Onderstaande opdracht is een zelfstandige opdracht waarbij de inhoud van §3 Te veel: rivieren op een zelfstandige wijze wordt bestudeerd en aangeleerd.
Opdracht Water en type rivieren (bij §3 Te veel: rivieren)
1. Gebruik GB 147 (GB 162).
a. In vak H2 en H3 stromen rivieren (H3: Dawasir) Wat voor type rivieren zijn dit?
b. In welke richting zal het water stromen (als er water in staat)? Hoe is dat te zien op de kaart?
2. Bekijk nogmaals GB 147 (GB 162).
a. Waar ontspringt de rivier de Nijl? Is het oorspronggebied nat genoeg om de rivier veel water te geven? Welke kaarten geven hierover informatie?

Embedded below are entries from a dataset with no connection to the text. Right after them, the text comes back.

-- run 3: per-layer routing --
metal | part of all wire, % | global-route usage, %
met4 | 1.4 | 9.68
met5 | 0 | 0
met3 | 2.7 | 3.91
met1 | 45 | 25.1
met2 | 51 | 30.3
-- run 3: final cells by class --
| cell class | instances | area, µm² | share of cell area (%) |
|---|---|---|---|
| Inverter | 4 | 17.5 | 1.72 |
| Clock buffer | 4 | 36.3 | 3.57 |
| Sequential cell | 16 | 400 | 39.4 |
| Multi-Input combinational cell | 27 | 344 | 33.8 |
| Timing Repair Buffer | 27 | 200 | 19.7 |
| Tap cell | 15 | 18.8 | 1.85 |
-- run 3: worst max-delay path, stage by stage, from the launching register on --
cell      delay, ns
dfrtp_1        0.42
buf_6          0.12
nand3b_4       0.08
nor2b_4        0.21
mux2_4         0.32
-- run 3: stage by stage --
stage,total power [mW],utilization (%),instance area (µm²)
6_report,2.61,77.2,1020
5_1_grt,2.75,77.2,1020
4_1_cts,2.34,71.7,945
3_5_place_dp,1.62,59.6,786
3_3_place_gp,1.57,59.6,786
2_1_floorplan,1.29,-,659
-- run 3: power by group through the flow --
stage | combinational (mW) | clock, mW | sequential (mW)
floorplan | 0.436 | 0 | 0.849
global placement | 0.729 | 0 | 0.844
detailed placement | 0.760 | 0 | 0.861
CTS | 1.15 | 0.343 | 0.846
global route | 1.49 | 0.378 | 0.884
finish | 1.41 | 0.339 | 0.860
File: config.mk
export PLATFORM = sky130hd
export DESIGN_NAME = uart_tx_byte
export DESIGN_NICKNAME = d
export VERILOG_FILES = /design/src/rtl/uart_pkg.sv /design/src/rtl/uart_baud_cnt.sv /design/src/rtl/uart_tx_byte.sv
export SDC_FILE = /design/constraint.sdc
export NUM_CORES = 1
export LEC_CHECK = 0
export ABC_CLOCK_PERIOD_IN_PS = 3000
export CORE_ASPECT_RATIO = 1.5
export CORE_UTILIZATION = 40
export DETAILED_ROUTE_END_ITERATION = 10
export SLEW_MARGIN = 20
export SYNTH_ARGS = -nofsm -noshare
export SYNTH_HDL_FRONTEND = slang
export SYNTH_SLANG_ARGS = --single-unit
File: constraint.sdc
create_clock -name clk -period 3 [get_ports clk]
set_input_delay 0.9 -clock clk [delete_from_list [all_inputs] [get_ports clk]]
set_output_delay 0.9 -clock clk [all_outputs]
set_load 0.005 [all_outputs]
File: src/rtl/uart_pkg.sv
// Shared UART definitions: frame states, data width and line levels.
// Used by the transmitter now and by the receiver later.
package uart_pkg;

   localparam int DATA_BITS = 8;

   localparam logic IDLE_LEVEL  = 1'b1;
   localparam logic START_LEVEL = 1'b0;
   localparam logic STOP_LEVEL  = 1'b1;

   typedef enum logic [1:0] {
      IDLE,
      START,
      DATA,
      STOP
   } uart_state_e;

endpackage
**src/rtl/decode_stage.sv**
```systemverilog
// Registered RISC-V-style decode stage: splits the instruction word, assembles the
// I/S 12-bit immediate, and presents decoded entries through a 2-entry skid buffer.
module decode_stage #(
  parameter int          PC_W      = 32,
  parameter logic [31:0] NOP_INSTR = 32'h0000_0013
) (
  input  logic            clk,
  input  logic            rst_n,
  input  logic            flush,
  input  logic            in_valid,
  output logic            in_ready,
  input  logic [31:0]     in_instr,
  input  logic [PC_W-1:0] in_pc,
  output logic            out_valid,
  input  logic            out_ready,
  output logic [PC_W-1:0] out_pc,
  output logic [6:0]      out_opcode,
  output logic [4:0]      out_rd,
  output logic [2:0]      out_funct3,
  output logic [4:0]      out_rs1,
  output logic [4:0]      out_rs2,
  output logic [11:0]     out_imm12,
  output logic            out_imm_unsigned,
  output logic            out_illegal,
  output logic [15:0]     dec_count
);

  localparam logic [6:0] OP_IMM    = 7'b0010011;
  localparam logic [6:0] OP_LOAD   = 7'b0000011;
  localparam logic [6:0] OP_STORE  = 7'b0100011;
  localparam logic [6:0] OP_REG    = 7'b0110011;
  localparam logic [6:0] OP_JALR   = 7'b1100111;

  typedef struct packed {
    logic [PC_W-1:0] pc;
    logic [6:0]      opcode;
    logic [4:0]      rd;
    logic [2:0]      funct3;
    logic [4:0]      rs1;
    logic [4:0]      rs2;
    logic [11:0]     imm12;
    logic            imm_unsigned;
    logic            illegal;
  } entry_t;

  function automatic entry_t decode(input logic [31:0] instr, input logic [PC_W-1:0] pc);
    entry_t d;
    d.pc           = pc;
    d.opcode       = instr[6:0];
    d.rd           = instr[11:7];
    d.funct3       = instr[14:12];
    d.rs1          = instr[19:15];
    d.rs2          = instr[24:20];
    d.imm12        = (instr[6:0] == OP_STORE) ? {instr[31:25], instr[11:7]} : instr[31:20];
    // Logical immediates (XORI/ORI/ANDI) are zero-extended downstream.
    d.imm_unsigned = (instr[6:0] == OP_IMM) &&
                     ((instr[14:12] == 3'b100) || (instr[14:12] == 3'b110) ||
                      (instr[14:12] == 3'b111));
    d.illegal      = !((instr[6:0] == OP_IMM)  || (instr[6:0] == OP_LOAD) ||
                       (instr[6:0] == OP_STORE) || (instr[6:0] == OP_REG) ||
                       (instr[6:0] == OP_JALR));
    return d;
  endfunction

  localparam entry_t NOP_ENTRY = decode(NOP_INSTR, {PC_W{1'b0}});

  entry_t      h_q, h_d;
  entry_t      s_q, s_d;
  logic        h_valid_q, h_valid_d;
  logic        s_valid_q, s_valid_d;
  logic [15:0] dec_count_q, dec_count_d;

  entry_t      in_entry;
  logic        in_fire;
  logic        out_fire;

  assign in_entry = decode(in_instr, in_pc);
  assign in_fire  = in_valid && in_ready;
  assign out_fire = h_valid_q && out_ready;

  always_comb begin
    h_d         = h_q;
    s_d         = s_q;
    h_valid_d   = h_valid_q;
    s_valid_d   = s_valid_q;
    dec_count_d = out_fire ? dec_count_q + 16'd1 : dec_count_q;

    if (flush) begin
      h_d       = NOP_ENTRY;
      s_d       = NOP_ENTRY;
      h_valid_d = 1'b0;
      s_valid_d = 1'b0;
    end else if (!h_valid_q || out_fire) begin
      // Head is free this cycle: refill from skid first to keep order.
      if (s_valid_q) begin
        h_d       = s_q;
        s_valid_d = 1'b0;
        h_valid_d = 1'b1;
      end else if (in_fire) begin
        h_d       = in_entry;
        h_valid_d = 1'b1;
      end else begin
        h_valid_d = 1'b0;
      end
    end else if (in_fire) begin
      s_d       = in_entry;
      s_valid_d = 1'b1;
    end
  end

  // Release of rst_n is expected to be synchronous to clk.
  always_ff @(posedge clk or negedge rst_n) begin
    if (!rst_n) begin
      h_q         <= NOP_ENTRY;
      s_q         <= NOP_ENTRY;
      h_valid_q   <= 1'b0;
      s_valid_q   <= 1'b0;
      dec_count_q <= 16'd0;
    end else begin
      h_q         <= h_d;
      s_q         <= s_d;
      h_valid_q   <= h_valid_d;
      s_valid_q   <= s_valid_d;
      dec_count_q <= dec_count_d;
    end
  end

  assign in_ready         = !s_valid_q;
  assign out_valid        = h_valid_q;
  assign out_pc           = h_q.pc;
  assign out_opcode       = h_q.opcode;
  assign out_rd           = h_q.rd;
  assign out_funct3       = h_q.funct3;
  assign out_rs1          = h_q.rs1;
  assign out_rs2          = h_q.rs2;
  assign out_imm12        = h_q.imm12;
  assign out_imm_unsigned = h_q.imm_unsigned;
  assign out_illegal      = h_q.illegal;
  assign dec_count        = dec_count_q;

endmodule

```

b. Hoe is op de kaart te zien dat de Nijl een allochtone rivier is?
c. Hoeveel hoofdmondingen heeft de rivier de nijl?
d. De Nijl heeft een deltakust. De kust schoof voor de aanleg van de Aswandam, 4 meter per jaar op naar het noorden. Hoe zou dat komen en waarom nu niet meer?
e. Welke twee grote steden liggen in dit gebied?
f. Hoeveel inwoners heeft Egypte?
g. Wat is de bevolkingsdichtheid van Egypte?
h. Bekijk GB 191A (GB 202A). Waarom zegt die bevolkingsdichtheid gevonden bij vraag g niet veel?
i. Welk type landschap heb je in de rest van Egypte?
j. Welke vormen van agrarisch bodemgebruik vind je bij de rivier?
k. Welke vormen van agrarische bodemgebruik vind je in de rest van Egypte? Geef aan waarom dit zo is.
l. Op welke wijze zou er in de woestijn toch landbouw bedreven kunnen worden?
3. Bekijk GB 152 (GB 168)
a. Hoeveel neerslag valt er per jaar in de Hoge Atlas?
b. Verklaar deze hoeveelheid.
c. Verklaar waarom aan de westkant van de Atlas meer regen valt dan aan de oostkant.
d. Wat voor type rivier is Dra?
e. Waar is geïrrigeerde akkerbouw mogelijk? Waarom daar en niet aan de andere zijde van de Atlas?